Like the state itself, California’s recall election law is profoundly weird.
It occasionally gives the beleaguered taxpayers a chance to spend hundreds of millions of dollars on quixotic attempts to install a governor who is only favored by minority of the voters.
Of course, as a Republican, I’m all for it. If you can actually get it to work.
But the law conceptually makes sense for a completely different universe from the one we inhabit. In a world where voters just “vote for the person” without regard for party, you can sort of see the logic.
Step 1: Ask voters if they want to remove the existing governor. If yes, move on to:
Step 2: Ask voters who is the best person to replace him.
In that alternate reality Gavin Newsom would surely be recalled. He is smarmy to the extreme, flouts his own pandemic rules, and before the recall had coalesced around Larry Elder, was polling around just 50% in the recall race.
This of course set him up to be defeated by a Republican who could win, say, 40%. Because that makes sense. But whatever, I would take it.
But recall proponents were not able to keep the race focused on Gavin’s personal failings, and the vote once more became a proxy for Democrats’ favorite issue, Donald J. Trump:
“I’m going to make this as simple as I can,” Joe Biden told Californians in the waning days of the race. “You either keep Gavin Newsom as your governor or you’ll get Donald Trump. It’s not a joke.”
It’s an utterly infallible strategy in a state where Trump lost by nearly 30 points (not-coincidentally pretty much the same as how Gavin’s margin is shaping up.)
In his victory speech, Newsom emphasized that the vote wasn’t really about him or the recall at all, but about national culture war issues like abortion and social justice:
It’s clear that the ability to transcend partisan divides through personal charisma and political talent is rapidly vanishing in America. Socially moderate, technocratic blue-state Republicans like Charlie Baker and red-state Democrats like Joe Manchin are a dying breed, and have been successful only by proudly rejecting much of what their own parties stand for.

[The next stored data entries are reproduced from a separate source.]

**config.mk**
```make
export PLATFORM = sky130hd
export DESIGN_NAME = cmp_timer
export DESIGN_NICKNAME = d
export VERILOG_FILES = /design/src/rtl/cmp_timer_pkg.sv /design/src/rtl/cmp_timer_div.sv /design/src/rtl/cmp_timer_tick_src.sv /design/src/rtl/cmp_timer_cnt.sv /design/src/rtl/cmp_timer.sv
export SDC_FILE = /design/constraint.sdc
export NUM_CORES = 1
export LEC_CHECK = 0
export ABC_CLOCK_PERIOD_IN_PS = 7700
export BUFFER_PORTS_ARGS = -buffer_cell sky130_fd_sc_hd__buf_2
export CORE_MARGIN = 2
export CORE_UTILIZATION = 45
export CTS_CLUSTER_DIAMETER = 100
export DETAILED_ROUTE_END_ITERATION = 6
export GPL_ROUTABILITY_DRIVEN = 0
export GPL_TIMING_DRIVEN = 0
export PLACE_DENSITY = 0.73
export SLEW_MARGIN = 30
export SYNTH_ARGS = -nofsm -noshare
export SYNTH_HDL_FRONTEND = slang
export SYNTH_SLANG_ARGS = --single-unit
```
**constraint.sdc**
```tcl
create_clock -name clk -period 7.7 [get_ports clk]
set_input_delay 0.77 -clock clk [delete_from_list [all_inputs] [get_ports clk]]
set_output_delay 0.77 -clock clk [all_outputs]
set_load 0.02 [all_outputs]
```
**src/rtl/pwr_seq_pkg.sv**
```systemverilog
package pwr_seq_pkg;

  localparam int ADDR_W = 8;
  localparam int STAT_W = 9;

  localparam logic [ADDR_W-1:0] OFS_UP_SEL   = 8'h0C;
  localparam logic [ADDR_W-1:0] OFS_DN_SEL   = 8'h10;
  localparam logic [ADDR_W-1:0] OFS_CMD      = 8'h44;
  localparam logic [ADDR_W-1:0] OFS_IRQ_MASK = 8'h48;
  localparam logic [ADDR_W-1:0] OFS_PWR      = 8'h80;
  localparam logic [ADDR_W-1:0] OFS_EVT      = 8'h88;
  localparam logic [ADDR_W-1:0] OFS_IRQ_STAT = 8'h8C;

  localparam logic [7:0] CODE_RESTART = 8'hFF;
  localparam logic [7:0] CODE_UP_A    = 8'h05;
  localparam logic [7:0] CODE_UP_B    = 8'h50;
  localparam logic [7:0] CODE_DN_A    = 8'h0A;
  localparam logic [7:0] CODE_DN_B    = 8'hA0;

  localparam int BIT_DONE      = 0;
  localparam int BIT_CMD_FAIL  = 2;
  localparam int BIT_BUSY_FAIL = 3;

  typedef enum logic [1:0] {
    PS_IDLE  = 2'd0,
    PS_ARMED = 2'd1,
    PS_UP1   = 2'd2,
    PS_DN1   = 2'd3
  } parse_state_e;

  typedef struct packed {
    logic wrUpSel;
    logic wrDnSel;
    logic wrMask;
    logic clrStat;
    logic clrEvt;
    logic startUp;
    logic startDown;
    logic parseFail;
    logic busyFail;
  } ctrl_strobe_t;

endpackage

```
**src/rtl/pwr_seq_ctrl.sv**
```systemverilog
module pwr_seq_ctrl
  import pwr_seq_pkg::*;
(
  input  logic                clk,
  input  logic                rstN,
  input  logic                busWrite,
  input  logic [ADDR_W-1:0]   busAddr,
  input  logic [7:0]          cmdByte,
  input  logic                busy,
  output ctrl_strobe_t        strb
);

  parse_state_e parseState, parseNext;
  logic cmdWrite;

  assign cmdWrite = busWrite && (busAddr == OFS_CMD);

  always_comb begin
    parseNext      = parseState;
    strb           = '0;
    strb.wrUpSel   = busWrite && (busAddr == OFS_UP_SEL);
    strb.wrDnSel   = busWrite && (busAddr == OFS_DN_SEL);
    strb.wrMask    = busWrite && (busAddr == OFS_IRQ_MASK);
    strb.clrStat   = busWrite && (busAddr == OFS_IRQ_STAT);
    strb.clrEvt    = busWrite && (busAddr == OFS_EVT);
    if (cmdWrite) begin
      if (cmdByte == CODE_RESTART) begin
        parseNext = PS_ARMED;
      end else begin
        parseNext = PS_IDLE;
        unique case (parseState)
          PS_ARMED: begin
            if (cmdByte == CODE_UP_A)      parseNext = PS_UP1;
            else if (cmdByte == CODE_DN_A) parseNext = PS_DN1;
            else                           strb.parseFail = 1'b1;
          end
          PS_UP1: begin
            if (cmdByte == CODE_UP_B) begin
              if (busy) strb.busyFail = 1'b1;
              else      strb.startUp  = 1'b1;
            end else begin
              strb.parseFail = 1'b1;
            end
          end
          PS_DN1: begin
            if (cmdByte == CODE_DN_B) begin
              if (busy) strb.busyFail  = 1'b1;
              else      strb.startDown = 1'b1;
            end else begin
              strb.parseFail = 1'b1;
            end
          end
          default: strb.parseFail = 1'b1;
        endcase
      end
    end
  end

  always_ff @(posedge clk or negedge rstN) begin
    if (!rstN) parseState <= PS_IDLE;
    else       parseState <= parseNext;
  end

  AST_ONE_CMD_OUTCOME: assert property (@(posedge clk) disable iff (!rstN)
    $onehot0({strb.startUp, strb.startDown, strb.parseFail, strb.busyFail}));

  AST_RESTART_ARMS: assert property (@(posedge clk) disable iff (!rstN)
    (cmdWrite && cmdByte == CODE_RESTART) |=> (parseState == PS_ARMED));

  AST_FAIL_TO_IDLE: assert property (@(posedge clk) disable iff (!rstN)
    strb.parseFail |=> (parseState == PS_IDLE));

endmodule

```
**src/rtl/pwr_seq_dpath.sv**
```systemverilog
module pwr_seq_dpath
  import pwr_seq_pkg::*;
#(
  parameter int                 NUM_DOM   = 7,
  parameter int                 LAT       = 50,
  parameter logic [NUM_DOM-1:0] RESET_PWR = 7'b0000011
) (
  input  logic                clk,
  input  logic                rstN,
  input  ctrl_strobe_t        strb,
  input  logic [ADDR_W-1:0]   busAddr,
  input  logic [31:0]         busWdata,
  output logic [31:0]         busRdata,
  output logic [NUM_DOM-1:0]  domPwr,
  output logic                busy,
  output logic                irq
);

  localparam int CNT_W = $clog2(LAT + 1);
  localparam logic [CNT_W-1:0] LAT_LOAD = CNT_W'(LAT);
  localparam logic [CNT_W-1:0] CNT_ONE  = CNT_W'(1);

  logic [NUM_DOM-1:0] upSel, dnSel, power, changeSel, flipNow, running;
  logic [STAT_W-1:0]  irqMask, irqStat, evtStat, setVec, clrStatVec, clrEvtVec;
  logic               startAny, doneNow;
  logic [CNT_W-1:0]   domCnt [NUM_DOM];

  assign startAny  = strb.startUp || strb.startDown;
  assign changeSel = strb.startUp   ? (upSel & ~power) :
                     strb.startDown ? (dnSel &  power) : '0;

  generate
    for (genvar d = 0; d < NUM_DOM; d++) begin : g_dom
      always_ff @(posedge clk or negedge rstN) begin
        if (!rstN)               domCnt[d] <= '0;
        else if (changeSel[d])   domCnt[d] <= LAT_LOAD;
        else if (domCnt[d] != 0) domCnt[d] <= domCnt[d] - CNT_ONE;
      end
      assign running[d] = (domCnt[d] != 0);
      assign flipNow[d] = (domCnt[d] == CNT_ONE);
    end
  endgenerate

  assign doneNow = busy && !(|running);

  always_ff @(posedge clk or negedge rstN) begin
    if (!rstN) begin
      busy  <= 1'b0;
      power <= RESET_PWR;
    end else begin
      power <= power ^ flipNow;
      if (startAny)     busy <= 1'b1;
      else if (doneNow) busy <= 1'b0;
    end
  end

  always_ff @(posedge clk or negedge rstN) begin
    if (!rstN) begin
      upSel   <= '0;
      dnSel   <= '0;
      irqMask <= '1;
    end else begin
      if (strb.wrUpSel) upSel   <= busWdata[NUM_DOM-1:0];
      if (strb.wrDnSel) dnSel   <= busWdata[NUM_DOM-1:0];
      if (strb.wrMask)  irqMask <= busWdata[STAT_W-1:0];
    end
  end

  always_comb begin
    setVec                = '0;
    setVec[BIT_DONE]      = doneNow;
    setVec[BIT_CMD_FAIL]  = strb.parseFail;
    setVec[BIT_BUSY_FAIL] = strb.busyFail;
  end

  assign clrStatVec = strb.clrStat ? busWdata[STAT_W-1:0] : '0;
  assign clrEvtVec  = strb.clrEvt  ? busWdata[STAT_W-1:0] : '0;

  always_ff @(posedge clk or negedge rstN) begin
    if (!rstN) begin
      irqStat <= '0;
      evtStat <= '0;
    end else begin
      irqStat <= (irqStat & ~clrStatVec) | setVec;
      evtStat <= (evtStat & ~clrEvtVec)  | setVec;
    end
  end

  assign irq    = |(irqStat & ~irqMask);
  assign domPwr = power;

  always_comb begin
    busRdata = '0;
    unique case (busAddr)
      OFS_UP_SEL:   busRdata[NUM_DOM-1:0] = upSel;
      OFS_DN_SEL:   busRdata[NUM_DOM-1:0] = dnSel;
      OFS_IRQ_MASK: busRdata[STAT_W-1:0]  = irqMask;
      OFS_PWR:      busRdata[NUM_DOM-1:0] = power;
      OFS_EVT:      busRdata[STAT_W-1:0]  = evtStat;
      OFS_IRQ_STAT: busRdata[STAT_W-1:0]  = irqStat;
      default:      busRdata = '0;
    endcase
  end

  AST_POWER_ONLY_WHEN_BUSY: assert property (@(posedge clk) disable iff (!rstN)
    !busy |=> $stable(power));

  AST_START_SETS_BUSY: assert property (@(posedge clk) disable iff (!rstN)
    startAny |=> busy);

  AST_REJECT_ONLY_BUSY: assert property (@(posedge clk) disable iff (!rstN)
    strb.busyFail |-> busy);

  AST_DONE_IN_BOTH: assert property (@(posedge clk) disable iff (!rstN)
    $rose(irqStat[BIT_DONE]) |-> evtStat[BIT_DONE]);

  AST_IRQ_HELD: assert property (@(posedge clk) disable iff (!rstN)
    (irq && !strb.clrStat && !strb.wrMask) |=> irq);

endmodule

```
**src/rtl/pwr_seq_top.sv**
```systemverilog
module pwr_seq_top
  import pwr_seq_pkg::*;
#(
  parameter int                 NUM_DOM   = 7,
  parameter int                 LAT       = 50,
  parameter logic [NUM_DOM-1:0] RESET_PWR = 7'b0000011
) (
  input  logic                clk,
  input  logic                rstN,
  input  logic                busWrite,
  input  logic [7:0]          busAddr,
  input  logic [31:0]         busWdata,
  output logic [31:0]         busRdata,
  output logic [NUM_DOM-1:0]  domPwr,
  output logic                irq
);

  ctrl_strobe_t strb;
  logic         busy;

  pwr_seq_ctrl u_ctrl (
    .clk     (clk),
    .rstN    (rstN),
    .busWrite(busWrite),
    .busAddr (busAddr),
    .cmdByte (busWdata[7:0]),
    .busy    (busy),
    .strb    (strb)
  );

  pwr_seq_dpath #(
    .NUM_DOM  (NUM_DOM),
    .LAT      (LAT),
    .RESET_PWR(RESET_PWR)
  ) u_dpath (
    .clk     (clk),
    .rstN    (rstN),
    .strb    (strb),
    .busAddr (busAddr),
    .busWdata(busWdata),
    .busRdata(busRdata),
    .domPwr  (domPwr),
    .busy    (busy),
    .irq     (irq)
  );

endmodule

```
**config.mk**
```make
export PLATFORM = sky130hd
export DESIGN_NAME = pwr_seq_top
export DESIGN_NICKNAME = d
export VERILOG_FILES = /design/src/rtl/pwr_seq_pkg.sv /design/src/rtl/pwr_seq_ctrl.sv /design/src/rtl/pwr_seq_dpath.sv /design/src/rtl/pwr_seq_top.sv
export SDC_FILE = /design/constraint.sdc
export NUM_CORES = 1
export LEC_CHECK = 0
export BUFFER_PORTS_ARGS = -buffer_cell sky130_fd_sc_hd__buf_2
export CAP_MARGIN = 20
export CORE_MARGIN = 2
export CORE_UTILIZATION = 35
export DETAILED_ROUTE_END_ITERATION = 6
export HOLD_SLACK_MARGIN = 0.08
export PLACE_DENSITY = 0.58
export SYNTH_ARGS = -nofsm -noshare
export SYNTH_HDL_FRONTEND = slang
export SYNTH_SLANG_ARGS = --single-unit
```
**constraint.sdc**
```tcl
create_clock -name clk -period 2.9 [get_ports clk]
set_input_delay 0.435 -clock clk [delete_from_list [all_inputs] [get_ports clk]]
set_output_delay 0.435 -clock clk [all_outputs]
set_load 0.02 [all_outputs]
```
## Word level (Yosys, flattened, before mapping)

Index checks and enable logic that the tools add are counted.
Widths: inputs -> output; s select.

- Bits in registers: 93

- Eq/ne operators: 22
- Mux-type cells: 42
- Bitwise logic cells: 12
- Add/sub/neg operators: 7
- Reductions and logical operators: 26

Operators by type and width:

| kind | count |
|---|---|
| $mux 6 | 14 |
| $eq 6x1->1 const B | 7 |
| $pmux 7 s6 | 1 |
| $reduce_bool 6->1 | 7 |
| $sub 6x1->6 const B | 7 |
| $eq 8x8->1 const B | 5 |
| $and 9x9->9 | 3 |
| $not 9->9 | 3 |
| $eq 8x7->1 const B | 3 |
| $mux 9 | 2 |
| $or 9x4->9 | 2 |
| $eq 8x4->1 const B | 2 |
| $reduce_bool 2->1 | 8 |
| $and 7x7->7 | 2 |
| $mux 1 | 14 |
| $mux 7 | 2 |
| $reduce_or 9->1 | 1 |
| $eq 8x3->1 const B | 1 |
| $eq 8x5->1 const B | 1 |
| $mux 2 | 4 |
| $mux 4 | 2 |
| $logic_and 1x1->1 | 7 |
| $not 7->7 | 1 |
| $reduce_or 7->1 | 1 |
| 8 further kinds | 9 |

## Depth between registers and ports, before layout

- Depth after elaboration: 9
- Gate-level depth with buffers: 6

## Modules after synthesis

Synthesis repeated with hierarchy kept, for this count alone.

- Cell total of the unflattened synthesis: 511
- Area, all modules: 5273.8 um^2

By module, submodules not included:

| module | cells each | instances | area each (um^2) | sequential area each (um^2) |
|---|---|---|---|---|
| pwr_seq_dpath | 474 | 1 | 4944.7 | 2290.9 |
| pwr_seq_ctrl | 37 | 1 | 329.1 | 50.0 |

## Worst setup path before layout

No wires, ideal clock.

- Path type: input port to output port
- Start: input port busAddr[5]
- End: output port busRdata[7]
- Arrival: 2010 ps
- Slack: 455 ps
- Stages on the path: 5
- Data required time: 2465 ps
- Path through: or4_4 -> buf_6 -> nor2_1 -> nand2_1 -> o21ai_0

- Longest elaborated chain between the ends: 2
- Elaborated cells between the ends (all ways): 4
- Those cells by class: 3 x eq/ne; 1 x mux

Ends and longest elaborated chain:

| what | RTL line | source |
|---|---|---|
| start: declaration | pwr_seq_top.sv:11 | `input logic [7:0] busAddr,` |
| $eq 8x8->1 / $eq 8x7->1 (equally long branches) | pwr_seq_dpath.sv:94 | `unique case (busAddr)` |
| $pmux 2 s3 (*) | pwr_seq_dpath.sv:94 |  |
| end: declaration | pwr_seq_top.sv:13 | `output logic [31:0] busRdata,` |

Every way passes the cells marked *; elsewhere a longest branch is shown, timed or not.

## Worst setup path in the final report

- Start: input port busAddr[5]
- End: output port busRdata[2]

- Longest elaborated chain between the ends: 2
- Elaborated cells between the ends (all ways): 7
- Those cells by class: 6 x eq/ne; 1 x mux

Ends and longest elaborated chain:

| what | RTL line |
|---|---|
| $eq 8x8->1, or another cell as far along | pwr_seq_dpath.sv:94 |
| $pmux 7 s6 (*) | pwr_seq_dpath.sv:94 |

Marked as above.

==> run_results.csv <==
group,metric,value,unit
timing,min_period_over_period,87.3,%
worst_setup_path,rrSetupSlack,0.70,ns
timing,hold_viol_final,0,
timing,clock-skew-final,0.00809,ns
timing,rsz0062_at_grt,"no",
yosys,synth_flop_cell,"dfrtp_1",
yosys,synth_edf_count,0,
yosys,synthCells,507,
worst_setup_path,path_cells,"buf_2, or4_4, nor4_4, buf_4, a222oi_1, nand2_1, buf_2",
yosys,synth-seq-cells,93,
pwr,switching_power,662,uW
clock_network,cts_buffer_depth,2,
route,route.detailed.drc,0,
timing,period_minus_slack,2.53,ns
final_layout,antennaDiodeCount,0,
worst_setup_path,worstPathArrival,2.10,ns
timing,report.final.slew_viol_count,0,
placed_design,io_buffers,36,
timing,setup_tns,0,ns
worst_setup_path,r2r_end,"u_dpath.busy$_DFFE_PN0P_",
route,ant_nets,0,
floorplan,rows,45,
pwr,p_int,2.11,mW
yosys,synth_sequential_area_ratio,44.0,%
clock_network,tritoncts,"yes",
global_routing,grtUsageTotal,15.0,%
floorplan,die_width,127,um
yosys,yosysMostFrequentCell,"dfrtp_1",
worst_setup_path,slowest_delay,0.59,ns
outcome,status,"finished, final reports clean",
clock_network,cts-resized-gates,0,
worst_setup_path,startpoint,"busAddr[5]",
global_routing,antenna_found_initial,0,
route,vias,3884,
yosys,synth_top_area_cell,"dfrtp_1",
pwr,netSwitchingFraction,23.9,%
route,firstDrtPassIters,4,
route,wl,11800,um
pwr,power_density,459,nW/um^2
clock_network,postCtsSetupBuffers,0,
placed_design,dpl-instance-area,5730,um^2
clock_network,cts_buffers,9,
clock_network,clock-sinks,93,
yosys,yosysWarnings,0,
route,vias_per_cell,5.18,
final_layout,postLayoutCellArea,6040,um^2
global_routing,grt-ovfl-total,0,
yosys,synth.area.top_cells,"dfrtp_1 39%, dfstp_2 5.4%, ha_1 4.9%",
placed_design,gp_congestion,0.815,
clock_network,cts_hold_buf,0,
global_routing,grt_pass1_vias,3876,
pwr,comb_power_share,6.9,%
yosys,synth-async-reset-ratio,100,%
pwr,ir_worst_vdd,0.285,mV
route,wl_per_cell,15.7,um
pwr,pwr-share-clk,43.8,%
worst_setup_path,cpMostUsedCell,"buf_2",
worst_setup_path,ff2ff_path_depth,6,
floorplan,io_pins,83,
timing,fmax,0.395,GHz
worst_setup_path,end_kind,"output pin",
pwr,power_frac_seq,49.3,%
placed_design,dp.final_hpwl,8730,um
worst_setup_path,crit_path_start_kind,"primary input",
yosys,synth.cell_area,5320,um^2
clock_network,clock_latency,0.34,ns
floorplan,fp.dieArea,16200,um^2
final_layout,syn2layout_area_growth,13.4,%
timing,worst_pin_slew,0.604,ns
clock_network,path_clk_slew,0.06,ns
clock_network,htreeDepth,3,
flow_run,maxCapViolCount,0,
final_layout,fin_nets,621,
yosys,synth_area_per_cell,10.5,um^2
global_routing,grt_pass1_wl,19600,um
route,drtIter0Drc,254,
global_routing,grt_start_max_net_pins,54,
worst_setup_path,r2r_start,"u_dpath.domCnt[19]$_DFFE_PN0P_",
floorplan,initial_core_util,35.4,%
final_layout,drive_gt1_share,22.4,%
worst_setup_path,cp-endpoint,"busRdata[2]",
timing,relSlewSlack,59.4,%
yosys,synth_top_cells_by_count,"82 x dfrtp_1, 56 x nand2_1, 36 x nor2_1",
min_path,hold_class,"primary input to async pin",
worst_setup_path,critPathSlowestCell,"or4_4",
pwr,p_leak,2.88,nW
timing,setup-violations-final,0,
yosys,synth_top_area_share,38.6,%
clock_network,root_buffer,"clkbuf_16",
worst_setup_path,required,2.47,ns
worst_setup_path,worstSetupPathType,"primary input to output pin",
worst_setup_path,critPathMaxFanout,7,
floorplan,die_h,127,um
floorplan,core,15000,um^2
final_layout,fill_cells,1426,
yosys,ys_types,61,
power groups by stage:
| stage | registers (mW) | clock network, mW | logic, mW |
|---|---|---|---|
| global placement | 1.39 | 0 | 0.193 |
| CTS | 1.37 | 1.25 | 0.196 |
| floorplan | 1.39 | 0 | 0.131 |
| global route | 1.37 | 1.31 | 0.213 |
| finish | 1.37 | 1.21 | 0.192 |
| detailed placement | 1.39 | 0 | 0.195 |
cell families after synthesis:
logic type	share of synthesized area (%)
multiplexers	7.31
AO/OA/AOI/OAI	13.1
AND/OR/NAND/NOR	18.3
buffers and inverters	6.49
adder cells (fa/ha/maj)	4.94
XOR/XNOR	5.76
other	0.0705
flip-flops	44.0
how the worst min path moves through the flow:
stage	start	to	slack [ns]	cells after the start
after floorplan	rstN	u_ctrl.parseState[0]$_DFFE_PN0P_	0.14	0
final	rstN	u_dpath.domCnt[35]$_DFFE_PN0P_	0.08	1
after global routing	rstN	u_dpath.domCnt[34]$_DFFE_PN0P_	0.12	1
after detailed placement	rstN	u_dpath.domCnt[32]$_DFFE_PN0P_	0.47	1
after global placement	rstN	u_dpath.domPwr[5]$_DFF_PN0_	0.46	1
after CTS	rstN	u_dpath.domCnt[35]$_DFFE_PN0P_	0.1	1
cell usage in the layout (no fill, tap or decap), drive strengths merged, types with 3 or more instances in the layout:
master / count
or3: 7
dfstp: 11
buf: 55
inv: 25
dfrtp: 82
nand3: 8
o21ai: 8
nor3: 18
or4b: 5
a21boi: 10
nand4: 8
o2111ai: 3
mux2: 23
clkbuf: 11
nor4: 8
ha: 21
nor4b: 3
a21oi: 9
nand2: 56
conb: 23
mux2i: 13
or2: 3
and3: 3
nor2: 36
a21o: 10
a222oi: 8
or4: 4
a2111oi: 5
nor3b: 5
xor2: 13
and2: 5
xnor2: 22
o2bb2ai: 7
state kept, by name, indices dropped and copies added (netlist names):
name and flops:
u_dpath.irqMask 9, u_dpath.upSel 7, u_dpath.irqStat 9, u_dpath.domCnt 42
u_dpath.dnSel 7, u_ctrl.parseState 2, u_dpath.busy 1, u_dpath.domPwr 7
u_dpath.evtStat 9
through the flow:
step,hold slack (ns),setup slack [ns],power (mW),cells,utilization [%]
floorplan,0.139,0.455,1.52,529,-
global route,0.119,0.330,2.89,750,40.2
finish,0.0786,0.369,2.77,750,40.2
global placement,0.460,0.307,1.58,734,38.1
CTS,0.0984,0.368,2.82,750,40.2
detailed placement,0.467,0.288,1.59,734,38.1
cell type report:
type / count / area, um^2 / share of cell area, %
Tap cell: 188 / 235 / 3.90
Multi-Input combinational cell: 373 / 2720 / 45.0
Clock inverter: 5 / 58.8 / 0.974
Clock buffer: 11 / 253 / 4.19
Sequential cell: 93 / 2340 / 38.8
Inverter: 25 / 93.8 / 1.55
Timing Repair Buffer: 55 / 338 / 5.60
routing by layer:
layer  routed length (um)  track usage (%)
met3                  466             2.22
met2                 5830             26.2
met4                  197             4.46
met1                 5290             19.2
met5                    0                0
critical path, delay by kind of cell:
kind | cells | cell delay (ns)
buffers and inverters | 3 | 0.46
and+or+nand+nor | 3 | 1.08
AOI/OAI and AO/OA | 1 | 0.10
Power figures use the tool's default switching activity.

Gavin Newsom could have been an ax-murderer once the race was framed as a traditional D-versus-R battle for the soul of the state, rather than as a referendum on him personally, especially with Dianne Feinstein’s senate seat potentially hanging in the balance.
It’s much easier to win races this way, by simply attaching yourself to a national agenda, rather than by trying to get people to like you. Especially if you’re someone like Gavin Newsom, who looks like a vampire and doesn’t know how to go out to dinner for less than about $800.
The recall had a shot because, for just a moment, normal people’s shared, visceral dislike for someone completely unlikable almost broke through the partisan bickering that consumes our political life.
It sure would be nice to live in the world where that could have been enough.